- _Task statement_: Return each line of the entries that mentions the word "rdata".

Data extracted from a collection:
________________________________________

### src/hdl/cpfm_pkg.sv
// shared types and constants for the collision pair filter matrix
`timescale 1ns / 1ps
package cpfm_pkg;

	localparam int MAX_TYPES_DEFAULT = 32;
	localparam int FUNC_W = 3;
	localparam int TYPE_W = 5;
	localparam int MASK_W = 32;
	localparam int CNT_W  = 6;

	localparam logic [FUNC_W-1:0] FUNC_ADD    = 3'd0;
	localparam logic [FUNC_W-1:0] FUNC_REMOVE = 3'd1;
	localparam logic [FUNC_W-1:0] FUNC_SET_EN = 3'd2;
	localparam logic [FUNC_W-1:0] FUNC_PAIR   = 3'd3;
	localparam logic [FUNC_W-1:0] FUNC_QUERY  = 3'd4;
	localparam logic [FUNC_W-1:0] FUNC_MASK   = 3'd5;

	typedef struct packed {
		logic [FUNC_W-1:0] func;
		logic [TYPE_W-1:0] type_a;
		logic [TYPE_W-1:0] type_b;
		logic              enable_flag;
		logic [MASK_W-1:0] mask_a;
		logic [MASK_W-1:0] mask_b;
	} req_t;

	typedef struct packed {
		logic             answer;
		logic [CNT_W-1:0] type_count;
	} rsp_t;

endpackage

### src/hdl/cpfm_ram.sv
// generic single-port-write ram with registered read
`timescale 1ns / 1ps
module cpfm_ram #(
	parameter int WIDTH = 32,
	parameter int DEPTH = 32
) (
	input  logic                     clk,
	input  logic                     we,
	input  logic [$clog2(DEPTH)-1:0] waddr,
	input  logic [WIDTH-1:0]         wdata,
	input  logic [$clog2(DEPTH)-1:0] raddr,
	output logic [WIDTH-1:0]         rdata
);

	logic [WIDTH-1:0] mem [DEPTH];

	always_ff @(posedge clk) begin
		if (we) begin
			mem[waddr] <= wdata;
		end
		rdata <= mem[raddr];
	end

endmodule

### src/hdl/collision_pair_filter_matrix_core.sv
// top level of the collision pair filter matrix
`timescale 1ns / 1ps
// Keeps a symmetric pair matrix of collision types, one enable bit per type
// and the count of types in use. A request is taken on a rising edge with
// start high and busy low; req carries the operation and its operands.
// Each request gives exactly one response on rsp, marked by done for one
// cycle; the receiver cannot hold it off.
// Set enable, rejected edits, queries out of range or on a disabled type and
// unused codes answer in the cycle after the request and leave busy low. Add,
// remove, set pair, query and mask test otherwise walk the pair-row ram,
// one row issued per cycle into a registered read and a read-modify-write
// stage, as the ram has a single read port. busy stays high until done.
// After reset the count is one, every type is enabled and only the pair of
// type zero with itself is set; row valid bits make unwritten rows read as
// their reset value, so no clearing pass is needed.
module collision_pair_filter_matrix_core #(
	parameter int MAX_TYPES = cpfm_pkg::MAX_TYPES_DEFAULT
) (
	input  logic           clk,
	input  logic           arst_n,
	input  logic           start,
	output logic           busy,
	input  cpfm_pkg::req_t req,
	output logic           done,
	output cpfm_pkg::rsp_t rsp
);

	localparam int W  = MAX_TYPES;
	localparam int AW = $clog2(MAX_TYPES);
	localparam int CW = cpfm_pkg::CNT_W;

	typedef logic [W-1:0]  row_t;
	typedef logic [AW-1:0] addr_t;

	logic                        busy_q, done_q;
	cpfm_pkg::rsp_t              rsp_q;
	logic [cpfm_pkg::FUNC_W-1:0] op_q;
	logic [cpfm_pkg::TYPE_W-1:0] ta_q, tb_q;
	logic                        flag_q;
	row_t                        ma_q, mb_q;
	logic [CW-1:0]               cnt_q;
	row_t                        en_q, valid_q;
	logic                        iss_q, hit_q;
	addr_t                       k_q, last_q;

	logic  vld_s1, first_s1, last_s1, rowv_s1;
	addr_t addr_s1;

	logic  wr_q;
	addr_t waddr_q;
	row_t  wdata_q;

	logic           accept;
	logic           walk, imm_ans;
	addr_t          walk_last;
	logic [CW-1:0]  ta_ext, tb_ext, max_ext;
	addr_t          rd_addr, ni;
	row_t           rdata, row_rd, row_new, cmask, rmv_mask, bit_sel;
	logic           we, hit_now, fin_ans;

	assign accept  = start && !busy_q;
	assign ta_ext  = CW'(req.type_a);
	assign tb_ext  = CW'(req.type_b);
	assign max_ext = CW'(MAX_TYPES);
	assign ni      = AW'(cnt_q - CW'(1));

	always_comb begin
		for (int j = 0; j < W; j++) begin
			cmask[j]    = (CW'(j) < cnt_q);
			rmv_mask[j] = (CW'(j) < (cnt_q - CW'(1)));
		end
	end

	// decide at request time whether the op walks the ram
	always_comb begin
		walk      = 1'b0;
		imm_ans   = 1'b0;
		walk_last = '0;
		unique case (req.func)
			cpfm_pkg::FUNC_ADD: begin
				walk      = (cnt_q < max_ext);
				walk_last = AW'(cnt_q);
			end
			cpfm_pkg::FUNC_REMOVE: begin
				walk      = (cnt_q > CW'(1));
				walk_last = AW'(cnt_q - CW'(2));
			end
			cpfm_pkg::FUNC_SET_EN: begin
				imm_ans = (ta_ext < cnt_q);
			end
			cpfm_pkg::FUNC_PAIR: begin
				walk      = (ta_ext < max_ext) && (tb_ext < max_ext);
				walk_last = AW'(1);
			end
			cpfm_pkg::FUNC_QUERY: begin
				walk = (ta_ext < cnt_q) && (tb_ext < cnt_q)
					&& en_q[AW'(req.type_a)] && en_q[AW'(req.type_b)];
			end
			cpfm_pkg::FUNC_MASK: begin
				walk      = 1'b1;
				walk_last = AW'(cnt_q - CW'(1));
			end
			default: begin
				imm_ans = 1'b0;
			end
		endcase
	end

	always_comb begin
		if (op_q == cpfm_pkg::FUNC_PAIR) begin
			rd_addr = (k_q == '0) ? AW'(ta_q) : AW'(tb_q);
		end else if (op_q == cpfm_pkg::FUNC_QUERY) begin
			rd_addr = AW'(ta_q);
		end else begin
			rd_addr = k_q;
		end
	end

	cpfm_ram #(
		.WIDTH(W),
		.DEPTH(MAX_TYPES)
	) u_rows (
		.clk  (clk),
		.we   (we),
		.waddr(addr_s1),
		.wdata(row_new),
		.raddr(rd_addr),
		.rdata(rdata)
	);

	// forward last write, else fall back to reset value for unwritten rows
	always_comb begin
		if (wr_q && (waddr_q == addr_s1)) begin
			row_rd = wdata_q;
		end else if (rowv_s1) begin
			row_rd = rdata;
		end else begin
			row_rd = (addr_s1 == '0) ? row_t'(1) : '0;
		end
	end

	always_comb begin
		bit_sel = first_s1 ? (row_t'(1) << AW'(tb_q)) : (row_t'(1) << AW'(ta_q));
		row_new = row_rd;
		we      = 1'b0;
		unique case (op_q)
			cpfm_pkg::FUNC_ADD: begin
				row_new = row_rd | (row_t'(1) << ni) | ((addr_s1 == ni) ? cmask : '0);
				we      = vld_s1;
			end
			cpfm_pkg::FUNC_REMOVE: begin
				row_new = row_rd & cmask;
				we      = vld_s1;
			end
			cpfm_pkg::FUNC_PAIR: begin
				row_new = flag_q ? (row_rd | bit_sel) : (row_rd & ~bit_sel);
				we      = vld_s1;
			end
			default: begin
				we = 1'b0;
			end
		endcase
	end

	assign hit_now = ma_q[addr_s1] && en_q[addr_s1] && (|(row_rd & mb_q & en_q & cmask));

	always_comb begin
		if (op_q == cpfm_pkg::FUNC_QUERY) begin
			fin_ans = row_rd[AW'(tb_q)];
		end else if (op_q == cpfm_pkg::FUNC_MASK) begin
			fin_ans = hit_q || hit_now;
		end else begin
			fin_ans = 1'b1;
		end
	end

	always_ff @(posedge clk or negedge arst_n) begin
		if (!arst_n) begin
			busy_q  <= 1'b0;
			done_q  <= 1'b0;
			cnt_q   <= CW'(1);
			en_q    <= '1;
			valid_q <= '0;
			iss_q   <= 1'b0;
			vld_s1  <= 1'b0;
			wr_q    <= 1'b0;
			hit_q   <= 1'b0;
			op_q    <= '0;
			k_q     <= '0;
		end else begin
			done_q <= (vld_s1 && last_s1) || (accept && !walk);
			wr_q   <= we;
			vld_s1 <= iss_q;
			if (we) begin
				valid_q[addr_s1] <= 1'b1;
			end
			if (vld_s1 && op_q == cpfm_pkg::FUNC_MASK) begin
				hit_q <= hit_q || hit_now;
			end
			if (iss_q) begin
				k_q <= k_q + AW'(1);
				if (k_q == last_q) begin
					iss_q <= 1'b0;
				end
			end
			if (vld_s1 && last_s1) begin
				busy_q <= 1'b0;
			end
			if (accept) begin
				op_q  <= req.func;
				hit_q <= 1'b0;
				k_q   <= '0;
				if (walk) begin
					busy_q <= 1'b1;
					iss_q  <= 1'b1;
				end
				if (req.func == cpfm_pkg::FUNC_ADD && walk) begin
					cnt_q              <= cnt_q + CW'(1);
					en_q[AW'(cnt_q)]   <= 1'b1;
				end
				if (req.func == cpfm_pkg::FUNC_REMOVE && walk) begin
					cnt_q   <= cnt_q - CW'(1);
					valid_q <= valid_q & rmv_mask;
				end
				if (req.func == cpfm_pkg::FUNC_SET_EN && imm_ans) begin
					en_q[AW'(req.type_a)] <= req.enable_flag;
				end
			end
		end
	end

	always_ff @(posedge clk) begin
		if (accept) begin
			ta_q   <= req.type_a;
			tb_q   <= req.type_b;
			flag_q <= req.enable_flag;
			ma_q   <= req.mask_a[W-1:0];
			mb_q   <= req.mask_b[W-1:0];
			last_q <= walk_last;
			rsp_q.answer     <= imm_ans;
			rsp_q.type_count <= cnt_q;
		end
		if (vld_s1 && last_s1) begin
			rsp_q.answer     <= fin_ans;
			rsp_q.type_count <= cnt_q;
		end
		addr_s1  <= rd_addr;
		first_s1 <= (k_q == '0);
		last_s1  <= (k_q == last_q);
		rowv_s1  <= valid_q[rd_addr];
		waddr_q  <= addr_s1;
		wdata_q  <= row_new;
	end

	assign busy = busy_q;
	assign done = done_q;
	assign rsp  = rsp_q;

	a_done_not_busy: assert property (@(posedge clk) disable iff (!arst_n)
		done_q |-> !busy_q)
		else $error("response while walk in progress");

	a_cnt_range: assert property (@(posedge clk) disable iff (!arst_n)
		(cnt_q >= CW'(1)) && (cnt_q <= CW'(MAX_TYPES)))
		else $error("type count out of range");

	a_cnt_held: assert property (@(posedge clk) disable iff (!arst_n)
		busy_q |=> $stable(cnt_q))
		else $error("type count moved during walk");

	a_issue_busy: assert property (@(posedge clk) disable iff (!arst_n)
		iss_q |-> busy_q)
		else $error("row issued outside a walk");

	a_write_stage: assert property (@(posedge clk) disable iff (!arst_n)
		we |-> (vld_s1 && busy_q))
		else $error("row write without a read in flight");

endmodule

________________________________________

- _Response_:
	output logic [WIDTH-1:0]         rdata
		rdata <= mem[raddr];
	row_t           rdata, row_rd, row_new, cmask, rmv_mask, bit_sel;
		.rdata(rdata)
			row_rd = rdata;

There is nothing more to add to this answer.